What you are asked to do => The answer must consist only of the lines from the line with "clock_path_buffers: 3" to the line with "setup_viol: 0", both included, exactly as they stand below.

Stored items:

■ ■ ■ ■

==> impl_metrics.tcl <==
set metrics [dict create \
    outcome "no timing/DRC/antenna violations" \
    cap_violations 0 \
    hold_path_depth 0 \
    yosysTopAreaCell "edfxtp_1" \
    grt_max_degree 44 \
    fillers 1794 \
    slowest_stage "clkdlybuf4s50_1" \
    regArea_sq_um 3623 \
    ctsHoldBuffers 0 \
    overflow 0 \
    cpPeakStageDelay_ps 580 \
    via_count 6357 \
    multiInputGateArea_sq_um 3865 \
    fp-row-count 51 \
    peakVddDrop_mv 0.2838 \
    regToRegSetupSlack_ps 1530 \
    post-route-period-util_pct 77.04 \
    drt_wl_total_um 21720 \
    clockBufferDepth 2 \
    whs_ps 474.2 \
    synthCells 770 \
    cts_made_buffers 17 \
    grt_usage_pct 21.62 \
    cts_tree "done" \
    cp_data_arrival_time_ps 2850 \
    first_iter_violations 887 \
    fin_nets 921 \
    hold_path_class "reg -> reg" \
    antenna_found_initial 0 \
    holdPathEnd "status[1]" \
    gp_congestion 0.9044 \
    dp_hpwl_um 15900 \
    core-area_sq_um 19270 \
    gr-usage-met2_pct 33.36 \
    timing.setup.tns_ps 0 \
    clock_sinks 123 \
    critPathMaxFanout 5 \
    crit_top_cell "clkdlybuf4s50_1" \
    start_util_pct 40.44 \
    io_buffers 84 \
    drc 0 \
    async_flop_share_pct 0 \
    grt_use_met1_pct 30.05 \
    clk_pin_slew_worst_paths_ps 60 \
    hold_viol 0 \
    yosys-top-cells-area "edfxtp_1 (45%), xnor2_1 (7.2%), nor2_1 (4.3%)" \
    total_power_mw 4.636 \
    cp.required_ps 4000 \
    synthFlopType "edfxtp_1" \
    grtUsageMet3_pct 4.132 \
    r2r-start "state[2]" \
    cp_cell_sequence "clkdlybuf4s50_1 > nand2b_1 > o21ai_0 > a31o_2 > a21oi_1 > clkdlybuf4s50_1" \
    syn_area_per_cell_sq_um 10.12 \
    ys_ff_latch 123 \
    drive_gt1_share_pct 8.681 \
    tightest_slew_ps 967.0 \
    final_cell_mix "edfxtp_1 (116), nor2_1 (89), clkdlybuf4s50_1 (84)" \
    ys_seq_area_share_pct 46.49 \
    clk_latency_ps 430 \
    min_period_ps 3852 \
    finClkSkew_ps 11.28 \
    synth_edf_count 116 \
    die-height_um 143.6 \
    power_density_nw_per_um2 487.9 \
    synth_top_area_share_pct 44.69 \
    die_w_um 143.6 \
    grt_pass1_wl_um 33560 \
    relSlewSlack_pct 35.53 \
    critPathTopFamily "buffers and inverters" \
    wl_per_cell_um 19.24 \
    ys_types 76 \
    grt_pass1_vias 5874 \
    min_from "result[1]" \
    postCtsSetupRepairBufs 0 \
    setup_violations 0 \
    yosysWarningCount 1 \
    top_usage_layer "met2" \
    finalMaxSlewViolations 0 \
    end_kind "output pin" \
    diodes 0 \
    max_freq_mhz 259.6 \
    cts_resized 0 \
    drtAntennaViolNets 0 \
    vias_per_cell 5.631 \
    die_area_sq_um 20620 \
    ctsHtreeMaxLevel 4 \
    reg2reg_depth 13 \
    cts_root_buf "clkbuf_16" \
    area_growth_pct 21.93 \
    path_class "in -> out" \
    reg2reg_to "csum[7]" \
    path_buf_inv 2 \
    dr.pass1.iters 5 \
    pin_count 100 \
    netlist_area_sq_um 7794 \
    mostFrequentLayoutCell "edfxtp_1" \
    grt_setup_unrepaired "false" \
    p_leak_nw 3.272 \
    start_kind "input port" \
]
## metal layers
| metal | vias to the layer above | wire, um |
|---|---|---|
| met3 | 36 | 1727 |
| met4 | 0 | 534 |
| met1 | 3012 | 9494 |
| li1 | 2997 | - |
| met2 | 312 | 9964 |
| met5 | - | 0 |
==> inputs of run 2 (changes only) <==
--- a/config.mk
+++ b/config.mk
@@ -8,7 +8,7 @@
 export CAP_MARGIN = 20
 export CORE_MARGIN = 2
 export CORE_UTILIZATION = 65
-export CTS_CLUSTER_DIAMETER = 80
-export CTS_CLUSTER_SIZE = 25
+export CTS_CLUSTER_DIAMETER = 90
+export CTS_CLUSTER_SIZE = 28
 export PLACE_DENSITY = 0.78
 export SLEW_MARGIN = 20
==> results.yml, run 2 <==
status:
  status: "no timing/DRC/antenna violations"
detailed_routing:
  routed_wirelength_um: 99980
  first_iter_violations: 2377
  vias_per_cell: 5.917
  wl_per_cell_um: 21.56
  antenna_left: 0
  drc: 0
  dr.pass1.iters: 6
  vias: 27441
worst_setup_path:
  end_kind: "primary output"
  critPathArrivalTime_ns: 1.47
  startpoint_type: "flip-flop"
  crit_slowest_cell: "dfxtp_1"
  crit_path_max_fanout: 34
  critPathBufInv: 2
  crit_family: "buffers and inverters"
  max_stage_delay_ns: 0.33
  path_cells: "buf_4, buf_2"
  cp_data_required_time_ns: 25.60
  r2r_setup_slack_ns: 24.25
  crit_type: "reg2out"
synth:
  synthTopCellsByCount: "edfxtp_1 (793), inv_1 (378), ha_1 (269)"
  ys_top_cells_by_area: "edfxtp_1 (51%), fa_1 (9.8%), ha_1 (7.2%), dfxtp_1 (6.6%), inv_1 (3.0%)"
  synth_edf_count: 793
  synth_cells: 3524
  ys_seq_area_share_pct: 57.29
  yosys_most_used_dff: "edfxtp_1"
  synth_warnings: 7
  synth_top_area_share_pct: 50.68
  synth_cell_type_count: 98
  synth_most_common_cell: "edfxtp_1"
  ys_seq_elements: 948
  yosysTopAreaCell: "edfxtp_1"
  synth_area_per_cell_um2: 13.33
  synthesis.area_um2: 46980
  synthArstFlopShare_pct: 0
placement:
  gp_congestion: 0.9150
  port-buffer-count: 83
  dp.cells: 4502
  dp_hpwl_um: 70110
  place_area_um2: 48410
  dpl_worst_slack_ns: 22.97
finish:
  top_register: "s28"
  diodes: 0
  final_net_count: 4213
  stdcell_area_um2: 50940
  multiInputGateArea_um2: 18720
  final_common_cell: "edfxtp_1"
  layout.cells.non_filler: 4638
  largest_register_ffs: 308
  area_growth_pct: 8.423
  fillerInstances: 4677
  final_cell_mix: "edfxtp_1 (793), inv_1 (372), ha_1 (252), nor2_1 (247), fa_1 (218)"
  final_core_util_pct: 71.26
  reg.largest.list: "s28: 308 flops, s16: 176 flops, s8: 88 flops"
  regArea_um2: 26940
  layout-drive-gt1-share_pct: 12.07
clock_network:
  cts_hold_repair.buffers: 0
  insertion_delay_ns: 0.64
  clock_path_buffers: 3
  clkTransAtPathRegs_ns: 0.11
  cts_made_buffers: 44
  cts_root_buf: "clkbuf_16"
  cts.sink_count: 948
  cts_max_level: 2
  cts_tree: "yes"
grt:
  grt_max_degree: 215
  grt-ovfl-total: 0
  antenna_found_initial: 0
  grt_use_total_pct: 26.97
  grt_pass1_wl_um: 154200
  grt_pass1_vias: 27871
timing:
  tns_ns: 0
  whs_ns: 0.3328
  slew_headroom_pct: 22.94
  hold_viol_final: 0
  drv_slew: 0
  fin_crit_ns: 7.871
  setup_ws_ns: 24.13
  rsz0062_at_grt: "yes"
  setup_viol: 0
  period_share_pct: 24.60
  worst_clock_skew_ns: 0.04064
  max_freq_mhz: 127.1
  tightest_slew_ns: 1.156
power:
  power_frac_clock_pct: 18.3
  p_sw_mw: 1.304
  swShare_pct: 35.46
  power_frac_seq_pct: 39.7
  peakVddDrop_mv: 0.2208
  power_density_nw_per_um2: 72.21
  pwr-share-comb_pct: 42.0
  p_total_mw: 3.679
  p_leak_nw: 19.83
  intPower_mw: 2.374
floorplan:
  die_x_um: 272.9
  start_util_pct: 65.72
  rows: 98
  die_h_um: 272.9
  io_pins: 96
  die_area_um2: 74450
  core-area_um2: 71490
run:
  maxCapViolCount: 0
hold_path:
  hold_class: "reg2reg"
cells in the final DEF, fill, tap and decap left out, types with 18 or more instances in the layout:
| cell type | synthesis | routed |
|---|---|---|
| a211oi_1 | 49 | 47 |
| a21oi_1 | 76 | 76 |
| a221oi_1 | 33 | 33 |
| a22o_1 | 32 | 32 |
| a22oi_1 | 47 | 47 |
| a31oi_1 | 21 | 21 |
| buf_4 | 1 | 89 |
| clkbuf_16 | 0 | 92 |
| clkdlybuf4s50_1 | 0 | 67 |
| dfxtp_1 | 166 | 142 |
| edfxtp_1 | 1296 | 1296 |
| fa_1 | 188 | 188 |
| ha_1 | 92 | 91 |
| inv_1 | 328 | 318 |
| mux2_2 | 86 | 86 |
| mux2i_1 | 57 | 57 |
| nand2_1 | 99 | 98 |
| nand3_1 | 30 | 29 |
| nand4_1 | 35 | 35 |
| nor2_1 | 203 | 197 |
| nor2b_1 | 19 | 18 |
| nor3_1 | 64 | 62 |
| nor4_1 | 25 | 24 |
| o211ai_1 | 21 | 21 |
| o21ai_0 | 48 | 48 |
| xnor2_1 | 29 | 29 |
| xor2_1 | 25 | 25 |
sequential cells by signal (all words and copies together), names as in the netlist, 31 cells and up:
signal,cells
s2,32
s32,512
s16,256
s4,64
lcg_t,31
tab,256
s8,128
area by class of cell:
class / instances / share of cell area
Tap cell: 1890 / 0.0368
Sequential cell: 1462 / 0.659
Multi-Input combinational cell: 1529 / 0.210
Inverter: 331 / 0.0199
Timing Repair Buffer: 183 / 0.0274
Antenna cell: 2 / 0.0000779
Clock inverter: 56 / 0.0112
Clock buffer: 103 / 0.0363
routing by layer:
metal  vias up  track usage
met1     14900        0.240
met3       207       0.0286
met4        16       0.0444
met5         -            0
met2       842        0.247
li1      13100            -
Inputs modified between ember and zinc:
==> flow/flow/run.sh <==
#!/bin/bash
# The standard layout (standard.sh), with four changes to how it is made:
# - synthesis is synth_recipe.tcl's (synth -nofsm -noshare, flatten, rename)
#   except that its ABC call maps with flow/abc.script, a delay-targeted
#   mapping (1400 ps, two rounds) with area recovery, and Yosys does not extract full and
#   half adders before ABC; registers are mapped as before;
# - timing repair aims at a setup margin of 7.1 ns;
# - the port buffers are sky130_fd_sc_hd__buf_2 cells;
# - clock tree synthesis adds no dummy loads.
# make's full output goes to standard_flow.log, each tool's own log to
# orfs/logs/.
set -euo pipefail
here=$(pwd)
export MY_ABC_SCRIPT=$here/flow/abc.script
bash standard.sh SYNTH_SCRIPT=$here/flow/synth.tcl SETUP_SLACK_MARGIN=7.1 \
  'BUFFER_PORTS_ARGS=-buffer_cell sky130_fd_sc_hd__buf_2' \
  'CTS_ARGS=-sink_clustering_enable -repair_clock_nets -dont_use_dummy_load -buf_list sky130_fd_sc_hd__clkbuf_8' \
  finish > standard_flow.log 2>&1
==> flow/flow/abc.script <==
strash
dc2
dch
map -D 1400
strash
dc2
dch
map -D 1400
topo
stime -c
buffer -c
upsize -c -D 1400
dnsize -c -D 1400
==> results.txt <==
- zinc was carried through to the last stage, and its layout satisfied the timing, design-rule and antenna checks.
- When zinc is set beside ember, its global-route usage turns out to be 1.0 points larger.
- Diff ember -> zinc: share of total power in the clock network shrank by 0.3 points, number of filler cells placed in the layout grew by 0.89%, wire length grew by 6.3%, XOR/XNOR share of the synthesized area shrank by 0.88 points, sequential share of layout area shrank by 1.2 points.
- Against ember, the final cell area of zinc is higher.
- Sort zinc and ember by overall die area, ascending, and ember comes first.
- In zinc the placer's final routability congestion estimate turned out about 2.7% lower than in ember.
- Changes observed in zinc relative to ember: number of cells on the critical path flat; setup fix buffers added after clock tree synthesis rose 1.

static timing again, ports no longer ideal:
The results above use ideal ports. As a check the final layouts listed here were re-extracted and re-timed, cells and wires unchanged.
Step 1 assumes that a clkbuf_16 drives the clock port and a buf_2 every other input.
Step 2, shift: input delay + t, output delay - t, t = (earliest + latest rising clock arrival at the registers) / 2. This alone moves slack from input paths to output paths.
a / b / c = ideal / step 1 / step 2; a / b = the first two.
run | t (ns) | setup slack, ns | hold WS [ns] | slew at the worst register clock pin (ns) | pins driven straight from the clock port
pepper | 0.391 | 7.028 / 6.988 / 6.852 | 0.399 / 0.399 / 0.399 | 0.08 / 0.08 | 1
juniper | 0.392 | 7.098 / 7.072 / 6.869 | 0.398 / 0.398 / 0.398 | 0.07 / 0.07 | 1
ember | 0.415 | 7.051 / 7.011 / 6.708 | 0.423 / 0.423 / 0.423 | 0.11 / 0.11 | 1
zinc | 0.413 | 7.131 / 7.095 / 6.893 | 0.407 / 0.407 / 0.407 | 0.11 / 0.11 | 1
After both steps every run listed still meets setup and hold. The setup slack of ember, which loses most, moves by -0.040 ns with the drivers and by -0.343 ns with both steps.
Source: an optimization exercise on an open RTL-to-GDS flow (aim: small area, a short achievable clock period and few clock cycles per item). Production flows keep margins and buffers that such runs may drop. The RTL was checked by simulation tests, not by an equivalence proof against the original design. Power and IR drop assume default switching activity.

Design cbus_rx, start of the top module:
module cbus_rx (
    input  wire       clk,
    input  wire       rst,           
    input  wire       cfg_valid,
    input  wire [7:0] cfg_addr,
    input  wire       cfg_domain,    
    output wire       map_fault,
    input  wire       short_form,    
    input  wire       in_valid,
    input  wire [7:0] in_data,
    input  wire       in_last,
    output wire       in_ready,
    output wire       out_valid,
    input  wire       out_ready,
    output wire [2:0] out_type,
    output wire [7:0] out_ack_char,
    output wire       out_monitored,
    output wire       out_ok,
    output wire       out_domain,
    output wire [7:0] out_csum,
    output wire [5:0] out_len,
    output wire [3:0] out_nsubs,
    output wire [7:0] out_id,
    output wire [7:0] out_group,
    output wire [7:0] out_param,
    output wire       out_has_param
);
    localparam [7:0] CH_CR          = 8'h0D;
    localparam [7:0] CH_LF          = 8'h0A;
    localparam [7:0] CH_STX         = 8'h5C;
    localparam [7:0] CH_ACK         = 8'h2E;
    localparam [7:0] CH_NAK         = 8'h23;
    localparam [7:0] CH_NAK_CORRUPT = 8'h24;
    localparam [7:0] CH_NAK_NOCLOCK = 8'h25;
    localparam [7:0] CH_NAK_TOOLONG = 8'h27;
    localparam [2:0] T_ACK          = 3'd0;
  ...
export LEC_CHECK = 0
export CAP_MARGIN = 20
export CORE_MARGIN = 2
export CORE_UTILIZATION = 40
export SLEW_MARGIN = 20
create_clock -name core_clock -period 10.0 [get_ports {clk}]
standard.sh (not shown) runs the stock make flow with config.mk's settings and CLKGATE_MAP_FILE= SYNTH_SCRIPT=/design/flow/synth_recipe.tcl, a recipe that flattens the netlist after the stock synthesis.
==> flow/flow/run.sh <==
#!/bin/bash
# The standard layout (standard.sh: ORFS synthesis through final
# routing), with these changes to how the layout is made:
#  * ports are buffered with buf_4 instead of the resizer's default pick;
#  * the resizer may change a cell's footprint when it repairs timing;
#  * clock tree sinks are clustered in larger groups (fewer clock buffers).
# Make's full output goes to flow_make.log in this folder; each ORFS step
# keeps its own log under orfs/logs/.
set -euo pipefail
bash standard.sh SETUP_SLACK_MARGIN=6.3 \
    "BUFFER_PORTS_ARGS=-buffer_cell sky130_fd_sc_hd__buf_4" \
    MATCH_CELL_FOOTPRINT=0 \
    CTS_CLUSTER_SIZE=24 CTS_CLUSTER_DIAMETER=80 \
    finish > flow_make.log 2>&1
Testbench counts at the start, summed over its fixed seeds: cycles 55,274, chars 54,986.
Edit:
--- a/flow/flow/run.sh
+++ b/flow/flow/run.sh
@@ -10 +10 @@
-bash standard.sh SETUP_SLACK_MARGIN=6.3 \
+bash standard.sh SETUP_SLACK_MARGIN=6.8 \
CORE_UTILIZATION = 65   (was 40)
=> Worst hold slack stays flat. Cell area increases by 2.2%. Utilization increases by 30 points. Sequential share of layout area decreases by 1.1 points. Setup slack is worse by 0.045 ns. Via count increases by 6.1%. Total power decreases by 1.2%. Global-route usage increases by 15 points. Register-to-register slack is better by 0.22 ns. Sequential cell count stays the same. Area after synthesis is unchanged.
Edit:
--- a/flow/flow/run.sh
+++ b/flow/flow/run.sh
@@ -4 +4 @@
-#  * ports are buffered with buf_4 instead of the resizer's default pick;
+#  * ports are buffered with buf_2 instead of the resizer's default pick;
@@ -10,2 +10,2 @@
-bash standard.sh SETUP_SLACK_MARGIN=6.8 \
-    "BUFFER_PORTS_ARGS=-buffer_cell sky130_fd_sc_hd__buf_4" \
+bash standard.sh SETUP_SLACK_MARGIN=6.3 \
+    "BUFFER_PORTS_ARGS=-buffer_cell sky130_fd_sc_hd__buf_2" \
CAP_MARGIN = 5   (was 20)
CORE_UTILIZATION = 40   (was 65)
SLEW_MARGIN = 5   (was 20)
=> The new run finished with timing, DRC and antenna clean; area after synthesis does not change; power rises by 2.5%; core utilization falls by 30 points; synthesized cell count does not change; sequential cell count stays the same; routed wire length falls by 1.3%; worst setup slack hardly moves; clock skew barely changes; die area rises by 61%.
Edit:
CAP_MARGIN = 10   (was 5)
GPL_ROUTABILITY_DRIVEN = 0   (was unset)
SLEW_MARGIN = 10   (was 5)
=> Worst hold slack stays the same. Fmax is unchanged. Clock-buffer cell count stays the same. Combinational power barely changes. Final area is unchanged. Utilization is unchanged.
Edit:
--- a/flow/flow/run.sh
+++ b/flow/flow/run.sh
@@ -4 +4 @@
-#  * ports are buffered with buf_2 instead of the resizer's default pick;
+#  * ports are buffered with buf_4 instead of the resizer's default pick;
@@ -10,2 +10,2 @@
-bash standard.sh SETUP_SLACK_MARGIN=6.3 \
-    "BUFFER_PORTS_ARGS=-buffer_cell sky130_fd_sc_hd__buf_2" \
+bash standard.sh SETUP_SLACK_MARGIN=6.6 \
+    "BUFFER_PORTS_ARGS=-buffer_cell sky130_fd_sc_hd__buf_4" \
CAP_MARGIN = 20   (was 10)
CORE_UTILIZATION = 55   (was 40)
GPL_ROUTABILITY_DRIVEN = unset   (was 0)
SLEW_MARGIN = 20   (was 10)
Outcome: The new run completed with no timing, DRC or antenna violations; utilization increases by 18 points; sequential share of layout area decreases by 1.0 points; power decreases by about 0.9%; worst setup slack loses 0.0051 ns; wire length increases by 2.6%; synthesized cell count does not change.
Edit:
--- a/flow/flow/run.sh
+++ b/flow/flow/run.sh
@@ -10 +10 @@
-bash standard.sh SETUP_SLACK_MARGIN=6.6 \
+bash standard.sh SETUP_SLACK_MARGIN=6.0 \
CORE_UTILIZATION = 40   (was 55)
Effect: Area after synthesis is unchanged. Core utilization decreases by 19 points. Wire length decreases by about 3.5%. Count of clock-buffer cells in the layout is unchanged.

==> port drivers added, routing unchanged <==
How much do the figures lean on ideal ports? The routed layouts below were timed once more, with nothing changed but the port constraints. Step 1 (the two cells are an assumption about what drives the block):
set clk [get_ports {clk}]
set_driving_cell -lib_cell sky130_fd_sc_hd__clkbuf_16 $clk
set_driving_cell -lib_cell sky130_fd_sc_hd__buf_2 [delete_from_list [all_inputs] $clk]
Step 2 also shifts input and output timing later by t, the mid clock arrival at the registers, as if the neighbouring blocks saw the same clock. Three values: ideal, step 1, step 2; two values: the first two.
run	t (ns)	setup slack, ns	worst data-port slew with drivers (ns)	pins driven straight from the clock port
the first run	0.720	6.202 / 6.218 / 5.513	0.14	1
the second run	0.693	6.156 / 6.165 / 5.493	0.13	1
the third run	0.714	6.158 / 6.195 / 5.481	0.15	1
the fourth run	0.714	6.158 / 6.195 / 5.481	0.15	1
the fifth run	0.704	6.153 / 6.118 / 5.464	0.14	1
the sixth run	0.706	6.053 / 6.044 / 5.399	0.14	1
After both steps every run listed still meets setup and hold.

■ ■ ■ ■

Response for this exercise =>
  clock_path_buffers: 3
  clkTransAtPathRegs_ns: 0.11
  cts_made_buffers: 44
  cts_root_buf: "clkbuf_16"
  cts.sink_count: 948
  cts_max_level: 2
  cts_tree: "yes"
grt:
  grt_max_degree: 215
  grt-ovfl-total: 0
  antenna_found_initial: 0
  grt_use_total_pct: 26.97
  grt_pass1_wl_um: 154200
  grt_pass1_vias: 27871
timing:
  tns_ns: 0
  whs_ns: 0.3328
  slew_headroom_pct: 22.94
  hold_viol_final: 0
  drv_slew: 0
  fin_crit_ns: 7.871
  setup_ws_ns: 24.13
  rsz0062_at_grt: "yes"
  setup_viol: 0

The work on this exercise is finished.